Type 2 Diabetes - Nicotine is the main culprit responsible for high blood sugar levels in smokers with diabetes.
Nicotine may also lead to insulin sensitivity and insulin resistance, as well as an increased risk of developing metabolic syndrome, type 2 diabetes and cardiovascular disease; thus nicotine impacts the body's glucose metabolism, leading to hyperglycaemia and hyperglycaemia associated with insulin resistance. Furthermore diabetes causes complications such as heart attack, stroke, kidney failure, and nerve damage.
What is nicotine
Nicotine is a drug found naturally in tobacco, which is as addictive as heroin or cocaine. Over time, a person becomes physically dependent on and emotionally addicted to nicotine. This physical dependence causes unpleasant withdrawal symptoms when a person tries to quit.

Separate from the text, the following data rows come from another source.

<file path="src/sv/rdsc_pkg.sv">
// shared types, widths and the digit character table for the radix converter
package rdsc_pkg;

  localparam int VALUE_W   = 32;
  localparam int MAG_W     = 31;
  localparam int RADIX_W   = 5;
  localparam int DIGIT_W   = 4;
  localparam int CHAR_W    = 7;
  localparam int DIV_STEPS = MAG_W;
  localparam int STEP_W    = $clog2(DIV_STEPS);

  localparam logic [RADIX_W-1:0] RADIX_MIN = 5'd2;
  localparam logic [RADIX_W-1:0] RADIX_MAX = 5'd16;

  typedef struct packed {
    logic               start;
    logic [MAG_W-1:0]   dividend;
    logic [RADIX_W-1:0] divisor;
  } div_req_t;

  typedef struct packed {
    logic               done;
    logic [MAG_W-1:0]   quotient;
    logic [DIGIT_W-1:0] remainder;
  } div_rsp_t;

  // digit to uppercase ascii
  function automatic logic [CHAR_W-1:0] digit_to_char(input logic [DIGIT_W-1:0] d);
    logic [CHAR_W-1:0] c;
    case (d)
      4'd0:    c = 7'h30;
      4'd1:    c = 7'h31;
      4'd2:    c = 7'h32;
      4'd3:    c = 7'h33;
      4'd4:    c = 7'h34;
      4'd5:    c = 7'h35;
      4'd6:    c = 7'h36;
      4'd7:    c = 7'h37;
      4'd8:    c = 7'h38;
      4'd9:    c = 7'h39;
      4'd10:   c = 7'h41;
      4'd11:   c = 7'h42;
      4'd12:   c = 7'h43;
      4'd13:   c = 7'h44;
      4'd14:   c = 7'h45;
      default: c = 7'h46;
    endcase
    return c;
  endfunction

endpackage

</file>
<file path="src/sv/rdsc_divider.sv">
// restoring divider, one quotient bit per cycle, 31-bit dividend by a small radix
module rdsc_divider (
  input  logic               clk,
  input  logic               rst,
  input  rdsc_pkg::div_req_t req,
  output rdsc_pkg::div_rsp_t rsp
);

  logic                            busy;
  logic                            done;
  logic [rdsc_pkg::STEP_W-1:0]     step;
  logic [rdsc_pkg::MAG_W-1:0]      quo;
  logic [rdsc_pkg::DIGIT_W-1:0]    rem;
  logic [rdsc_pkg::RADIX_W-1:0]    divisor;

  logic [rdsc_pkg::RADIX_W-1:0]    shifted;
  logic                            ge;
  logic [rdsc_pkg::RADIX_W-1:0]    diff;

  // partial remainder stays below the divisor, so four bits hold it
  assign shifted = {rem, quo[rdsc_pkg::MAG_W-1]};
  assign ge      = (shifted >= divisor);
  assign diff    = shifted - divisor;

  always_ff @(posedge clk) begin
    if (rst) begin
      busy <= 1'b0;
      done <= 1'b0;
      step <= '0;
    end else begin
      done <= 1'b0;
      if (req.start) begin
        busy <= 1'b1;
        step <= '0;
      end else if (busy) begin
        if (step == rdsc_pkg::STEP_W'(rdsc_pkg::DIV_STEPS - 1)) begin
          busy <= 1'b0;
          done <= 1'b1;
        end
        step <= step + 1'b1;
      end
    end
  end

  always_ff @(posedge clk) begin
    if (req.start) begin
      quo     <= req.dividend;
      rem     <= '0;
      divisor <= req.divisor;
    end else if (busy) begin
      quo <= {quo[rdsc_pkg::MAG_W-2:0], ge};
      rem <= ge ? diff[rdsc_pkg::DIGIT_W-1:0] : shifted[rdsc_pkg::DIGIT_W-1:0];
    end
  end

  assign rsp.done      = done;
  assign rsp.quotient  = quo;
  assign rsp.remainder = rem;

endmodule

</file>
<file path="src/sv/rdsc_digit_stack.sv">
// digit stack storage, one write and one registered read port
module rdsc_digit_stack #(
  parameter int DEPTH = 32,
  parameter int AW    = $clog2(DEPTH)
) (
  input  logic                         clk,
  input  logic                         wr_en,
  input  logic [AW-1:0]                wr_addr,
  input  logic [rdsc_pkg::DIGIT_W-1:0] wr_data,
  input  logic                         rd_en,
  input  logic [AW-1:0]                rd_addr,
  output logic [rdsc_pkg::DIGIT_W-1:0] rd_data
);

  logic [rdsc_pkg::DIGIT_W-1:0] mem [DEPTH];

  always_ff @(posedge clk) begin
    if (wr_en) begin
      mem[wr_addr] <= wr_data;
    end
  end

  always_ff @(posedge clk) begin
    if (rd_en) begin
      rd_data <= mem[rd_addr];
    end
  end

endmodule

</file>
<file path="src/sv/radix_digit_string_converter.sv">
// top level: converts a positive value to an ascii digit string in radix 2..16
//
// input channel (in_valid/in_ready) carries value and radix; output channel
// (out_valid/out_ready) carries digit_char and last_digit, most significant
// digit first, last_digit set on the final one.
// a zero or negative value, or a radix outside 2..16, is taken and dropped
// without any output item.
// in_ready is high only while the block is idle; one item is worked at a time.
// each digit is worked out on the shared bit-serial divider, then every
// digit is popped from the stack (S_RD) and shown on the output (S_OUT);
// at most 31 binary digits are made for one item.
// a stalled receiver simply holds the current digit on the output; nothing is
// lost and the next digit is read only after the held one is taken.
// synchronous active-high rst returns the sequencer to idle with the stack
// empty; the stack memory itself is not cleared.
module radix_digit_string_converter #(
  parameter int STACK_DEPTH = 32
) (
  input  logic                                clk,
  input  logic                                rst,
  input  logic                                in_valid,
  output logic                                in_ready,
  input  logic signed [rdsc_pkg::VALUE_W-1:0] value,
  input  logic [rdsc_pkg::RADIX_W-1:0]        radix,
  output logic                                out_valid,
  input  logic                                out_ready,
  output logic [rdsc_pkg::CHAR_W-1:0]         digit_char,
  output logic                                last_digit
);

  localparam int AW = $clog2(STACK_DEPTH);
  localparam int LW = $clog2(STACK_DEPTH + 1);

  typedef enum logic [3:0] {
    S_IDLE = 4'b0001,
    S_DIV  = 4'b0010,
    S_RD   = 4'b0100,
    S_OUT  = 4'b1000
  } state_t;

  state_t                         state;
  state_t                         state_next;
  logic [LW-1:0]                  level;
  logic [LW-1:0]                  level_next;
  logic [LW-1:0]                  level_dec;
  logic [rdsc_pkg::RADIX_W-1:0]   radix_q;

  rdsc_pkg::div_req_t             req;
  rdsc_pkg::div_rsp_t             rsp;

  logic                           in_fire;
  logic                           in_ok;
  logic                           wr_en;
  logic                           rd_en;
  logic [rdsc_pkg::DIGIT_W-1:0]   rd_data;

  assign in_ready  = (state == S_IDLE);
  assign in_fire   = in_valid && in_ready;
  assign in_ok     = !value[rdsc_pkg::VALUE_W-1] && (value != '0)
                     && (radix inside {[rdsc_pkg::RADIX_MIN:rdsc_pkg::RADIX_MAX]});
  assign level_dec = level - 1'b1;

  // next dividend is the quotient just produced, until it reaches zero
  always_comb begin
    req.start    = 1'b0;
    req.dividend = rsp.quotient;
    req.divisor  = radix_q;
    if (state == S_IDLE) begin
      req.start    = in_fire && in_ok;
      req.dividend = value[rdsc_pkg::MAG_W-1:0];
      req.divisor  = radix;
    end else if (state == S_DIV) begin
      req.start    = rsp.done && (rsp.quotient != '0);
    end
  end

  assign wr_en = (state == S_DIV) && rsp.done;
  assign rd_en = (state == S_RD);

  always_comb begin
    state_next = state;
    level_next = level;
    case (state)
      S_IDLE: begin
        level_next = '0;
        if (in_fire && in_ok) begin
          state_next = S_DIV;
        end
      end
      S_DIV: begin
        if (rsp.done) begin
          level_next = level + 1'b1;
          if (rsp.quotient == '0) begin
            state_next = S_RD;
          end
        end
      end
      S_RD: begin
        level_next = level_dec;
        state_next = S_OUT;
      end
      S_OUT: begin
        if (out_ready) begin
          state_next = (level == '0) ? S_IDLE : S_RD;
        end
      end
      default: begin
        state_next = S_IDLE;
        level_next = '0;
      end
    endcase
  end

  always_ff @(posedge clk) begin
    if (rst) begin
      state <= S_IDLE;
      level <= '0;
    end else begin
      state <= state_next;
      level <= level_next;
    end
  end

  always_ff @(posedge clk) begin
    if (in_fire) begin
      radix_q <= radix;
    end
  end

  rdsc_divider u_div (
    .clk (clk),
    .rst (rst),
    .req (req),
    .rsp (rsp)
  );

  rdsc_digit_stack #(
    .DEPTH (STACK_DEPTH),
    .AW    (AW)
  ) u_stack (
    .clk     (clk),
    .wr_en   (wr_en),
    .wr_addr (level[AW-1:0]),
    .wr_data (rsp.remainder),
    .rd_en   (rd_en),
    .rd_addr (level_dec[AW-1:0]),
    .rd_data (rd_data)
  );

  assign out_valid  = (state == S_OUT);
  assign digit_char = rdsc_pkg::digit_to_char(rd_data);
  assign last_digit = (level == '0);

endmodule
</file>
<file path="config.mk">
export PLATFORM = sky130hd
export DESIGN_NAME = radix_digit_string_converter
export DESIGN_NICKNAME = d
export VERILOG_FILES = /design/src/sv/rdsc_pkg.sv /design/src/sv/rdsc_divider.sv /design/src/sv/rdsc_digit_stack.sv /design/src/sv/radix_digit_string_converter.sv
export SDC_FILE = /design/constraint.sdc
export NUM_CORES = 1
export LEC_CHECK = 0
export ABC_AREA = 1
export BUFFER_PORTS_ARGS = -buffer_cell sky130_fd_sc_hd__clkbuf_2
export CORE_UTILIZATION = 36
export CTS_BUF_LIST = sky130_fd_sc_hd__clkbuf_8
export DETAILED_ROUTE_END_ITERATION = 7
export RECOVER_POWER = 25
export SETUP_SLACK_MARGIN = 0.02
export SYNTH_ARGS = -nofsm -noshare
export SYNTH_HDL_FRONTEND = slang
export SYNTH_SLANG_ARGS = --single-unit
</file>
<file path="constraint.sdc">
create_clock -name clk -period 7.5 [get_ports clk]
set_input_delay 0 -clock clk [delete_from_list [all_inputs] [get_ports clk]]
set_output_delay 0 -clock clk [all_outputs]
set_load 0.05 [all_outputs]
</file>
==> qor.yml <==
power_and_ir_drop:
  p_sw_mw: 0.693
  power.density_mw_per_mm2: 228
  p_clk_frac: 0.293
  p_int_mw: 1.66
  pwr-share-seq: 0.562
  ir_drop_uv: 106
  leakagePower_nw: 3.85
  pwr-share-comb: 0.145
  switching_share: 0.294
synthesis:
  synth-edff-count: 173
  synth.avg_cell_area_sq_um: 10.5
  synth_flop_cell: "edfxtp_1"
  yosys_warnings: 0
  yosysTopAreaCellShare: 0.577
  synth_area_leader_cell: "edfxtp_1"
  yosysSeqAreaShare: 0.624
  synthCells: 860
  synth.distinct_cells: 40
  syn-cell-area_sq_mm: 0.00900
  yosys-top-cells-area: "edfxtp_1, nor2_1, o21ai_0"
  synth_nets: 916
  async_flop_share: 0
  ys_seq_elements: 194
placement:
  dp_slack_ps: 3000
  portBuffers: 50
  place_congestion: 0.828
  dp_hpwl_mm: 13.0
floorplan:
  die-area_sq_mm: 0.0256
  core-area_sq_mm: 0.0244
  die_h_um: 160
  num_io_pins: 51
  die_w_um: 160
  start_util: 0.369
  num_rows: 57
setup_path:
  worstSetupPathType: "reg -> reg"
  crit_start: "level[0]"
  critPathRequiredTime_ps: 7850
  cp-start-kind: "flip-flop"
  arrival_ps: 4920
  rr_startpoint: "level[0]"
  cp_max_fo: 69
  cp-end-kind: "flip-flop"
detailed_routing:
  first_pass_iters: 5
  drcViolationCount: 0
  drtAntennaViolNets: 0
  dr_total_vias: 6409
  drt-total-wl_mm: 20.5
  first_iter_violations: 540
  routedWlPerCell_um: 16.0
  vias_per_cell: 5.01
timing:
  fin_crit_ps: 4570
  final.setup.tns_ps: 0
  rsz0062_at_grt: "no"
  hold_viol_final: 0
  fin_skew_ps: 22.6
  setup_violations: 0
  slew_headroom: -0.252
  timing.final.crit_share: 0.609
  layout_setup_ws_ps: 2930
  slew_viol_final: 140
  fmax_ghz: 0.219
  worstMarginPinSlew_ps: 1880
clocking:
  cts.path.max_buffers: 2
  clock-sinks: 194
  cts-root-buf: "clkbuf_8"
  clk_latency_ps: 480
  numCtsBuffers: 17
  tritoncts: "done"
  htree_levels: 4
  clk_pin_slew_ps: 110
run_status:
  violations: "max-capacitance violations, max-slew violations"
  status: "complete, but fails checks"
global_route:
  grt-ovfl-total: 0
  grt_pass1_vias: 6305
  grt_usage: 0.166
  antenna_found_initial: 0
  grt_pass1_wl_mm: 33.1
  grt_max_degree: 70
run:
  max-cap-violations: 4
hold_path:
  hold_class: "in -> reg"
  min_from: "value[31]"
layout:
  syn2layout_area_growth_pct: 14.6
  utilization: 0.423
  drive_gt1_frac: 0.125
  final_cell_mix: "nor2_1, edfxtp_1, nand2_1, o21ai_0, inv_1"
  nets: 998
  antenna_cells: 0
==> worst max-delay path, cell delays in order, from the launching register on <==
cell      delay, ps
dfxtp_2        1130
clkinv_1       1110
ha_1            620
xnor2_2         680
inv_2           330
o211ai_1        190
nand3_1         120
nand3_1         100
and2_1          120
==> final timing paths <==
kind / endpoint / slack [ps] / cells past startpoint
setup / recovery: u_stack.rd_data[3] / 2930 / 8
hold / removal: u_div.quo[29] / 100 / 6
setup reg to reg: u_stack.rd_data[3] / 2930 / 8
hold reg to reg: u_div.divisor[2] / 540 / 2
==> per-layer routing <==
metal  GRT usage  up-vias  wire length (um)
met5           0        -                 0
met4      0.0632        0               439
met3      0.0314       31               972
met2       0.270      200              9860
met1       0.220     3040              9210
li1            -     3138                 -
==> state kept, by name, summed over array words and instances, names as in the netlist <==
name and count:
level 6, radix_q 5, state 4, u_div.busy 1, u_div.divisor 5, u_div.done 1, u_div.quo 31, u_div.rem 4
u_div.step 5, u_stack.mem 128, u_stack.rd_data 4
==> metrics by stage <==
step / total power [mW] / instances / instance area (sq um) / hold WS (ps)
global placement: 1.67 / 1207 / 9520 / 195
finish: 2.35 / 1279 / 10300 / 100
global route: 2.45 / 1279 / 10300 / 108
CTS: 2.37 / 1279 / 10300 / 67.6
floorplan: 1.55 / 860 / 9000 / 69.1
detailed placement: 1.67 / 1207 / 9520 / 196
==> synth_stat cells (2+ instances only) <==
| master | instances |
|---|---|
| clkbuf_1 | 13 |
| a211oi_1 | 2 |
| and2_1 | 4 |
| nand3_1 | 54 |
| a31oi_1 | 2 |
| o211ai_1 | 33 |
| nor2_1 | 173 |
| nand2_2 | 2 |
| xnor2_1 | 2 |
| o21ai_2 | 7 |
| inv_2 | 4 |
| inv_1 | 88 |
| buf_2 | 12 |
| ha_1 | 14 |
| nand2_1 | 91 |
| o22ai_2 | 13 |
| a21oi_1 | 17 |
| buf_6 | 5 |
| nand4_1 | 11 |
| xor2_1 | 3 |
| nand2_4 | 2 |
| buf_4 | 4 |
| o21ai_1 | 5 |
| nand3_2 | 2 |
| nor2_4 | 2 |
| o21ai_0 | 89 |
| dfxtp_1 | 21 |
| edfxtp_1 | 173 |
==> cell type report <==
cell class / instances / area (sq um)
clock inverters: 15 / 186
clock buffers: 17 / 234
flip-flops and latches: 194 / 5620
multi-input cells: 540 / 2850
inverters: 92 / 345
well taps: 324 / 405
repair buffers: 97 / 682
fillers: 2357 / 14100
==> cells by family after synthesis <==
kind of cell,Yosys count,synth area share
AOI/OAI and AO/OA,172,0.121
xor gates and xnor gates,7,0.00973
adders and majority gates,15,0.0217
buffers and inverters,126,0.0601
DFF,194,0.624
and+or+nand+nor,346,0.164
==> what timing repair did <==
item	4_1_cts	5_1_grt
buffers inserted	0	0
hold endpoints to repair	52	0
hold buffers	40	0
resized for setup	0	0
==> power groups by stage <==
| stage | logic (mW) | clock network [mW] | registers (mW) |
|---|---|---|---|
| 3_5_place_dp | 0.334 | 0 | 1.34 |
| 6_report | 0.340 | 0.690 | 1.32 |
| 5_1_grt | 0.381 | 0.744 | 1.33 |
| 4_1_cts | 0.351 | 0.705 | 1.32 |
| 3_3_place_gp | 0.328 | 0 | 1.34 |
| 2_1_floorplan | 0.167 | 0 | 1.38 |
(Power assumes the default switching activity.)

Nicotine causes pleasant feelings and distracts the smoker from unpleasant feelings. This makes the smoker want to smoke again.

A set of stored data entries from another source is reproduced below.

`config.mk`:
```
export PLATFORM = sky130hd
export DESIGN_NAME = multi_pattern_occurrence_counter_unit
export DESIGN_NICKNAME = d
export VERILOG_FILES = /design/src/hw/rtl/mpoc_pkg.sv /design/src/hw/rtl/mpoc_front.sv /design/src/hw/rtl/mpoc_queue.sv /design/src/hw/rtl/mpoc_back.sv /design/src/hw/rtl/multi_pattern_occurrence_counter_unit.sv
export SDC_FILE = /design/constraint.sdc
export NUM_CORES = 2
export LEC_CHECK = 0
export BUFFER_PORTS_ARGS = -buffer_cell sky130_fd_sc_hd__buf_4
export CELL_PAD_IN_SITES_DETAIL_PLACEMENT = 1
export CELL_PAD_IN_SITES_GLOBAL_PLACEMENT = 2
export CORE_UTILIZATION = 35
export CTS_BUF_LIST = sky130_fd_sc_hd__clkbuf_4
export DETAILED_ROUTE_END_ITERATION = 10
export PLACE_DENSITY_LB_ADDON = 0.1
export SYNTH_ARGS = -nofsm -noshare
export SYNTH_HDL_FRONTEND = slang
export SYNTH_SLANG_ARGS = --single-unit
```
`constraint.sdc`:
```
create_clock -name clk -period 4.8 [get_ports clk]
set_input_delay 0.24 -clock clk [delete_from_list [all_inputs] [get_ports clk]]
set_output_delay 0.24 -clock clk [all_outputs]
set_load 0.02 [all_outputs]
```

When a person finishes a cigarette, the nicotine level in the body starts to drop, going lower and lower. The pleasant feelings wear off, and the smoker notices wanting a smoke. If smoking is postponed, the smoker may start to feel irritated and edgy.
Withdrawal symptoms may include following:
- Dizziness (which may last 1 to 2 days after quitting – can be due to low sugar level)
- Depression and feelings of frustration
- Anxiety and irritability
- Sleep disturbances having trouble falling asleep and staying asleep
- Trouble concentrating – easily distracted
- Increased appetite
- Weight gain
A person finds it difficult to stop smoking because the nicotine they have been inhaling for many years has changed their brain chemistry to create powerful urges to smoke.
The craving sends a rapid nicotine hit to the part of the brain that makes a person do things making a connection between the drug and the action, such as after a meal, having a drink, watching the television or a break after so many hours of work.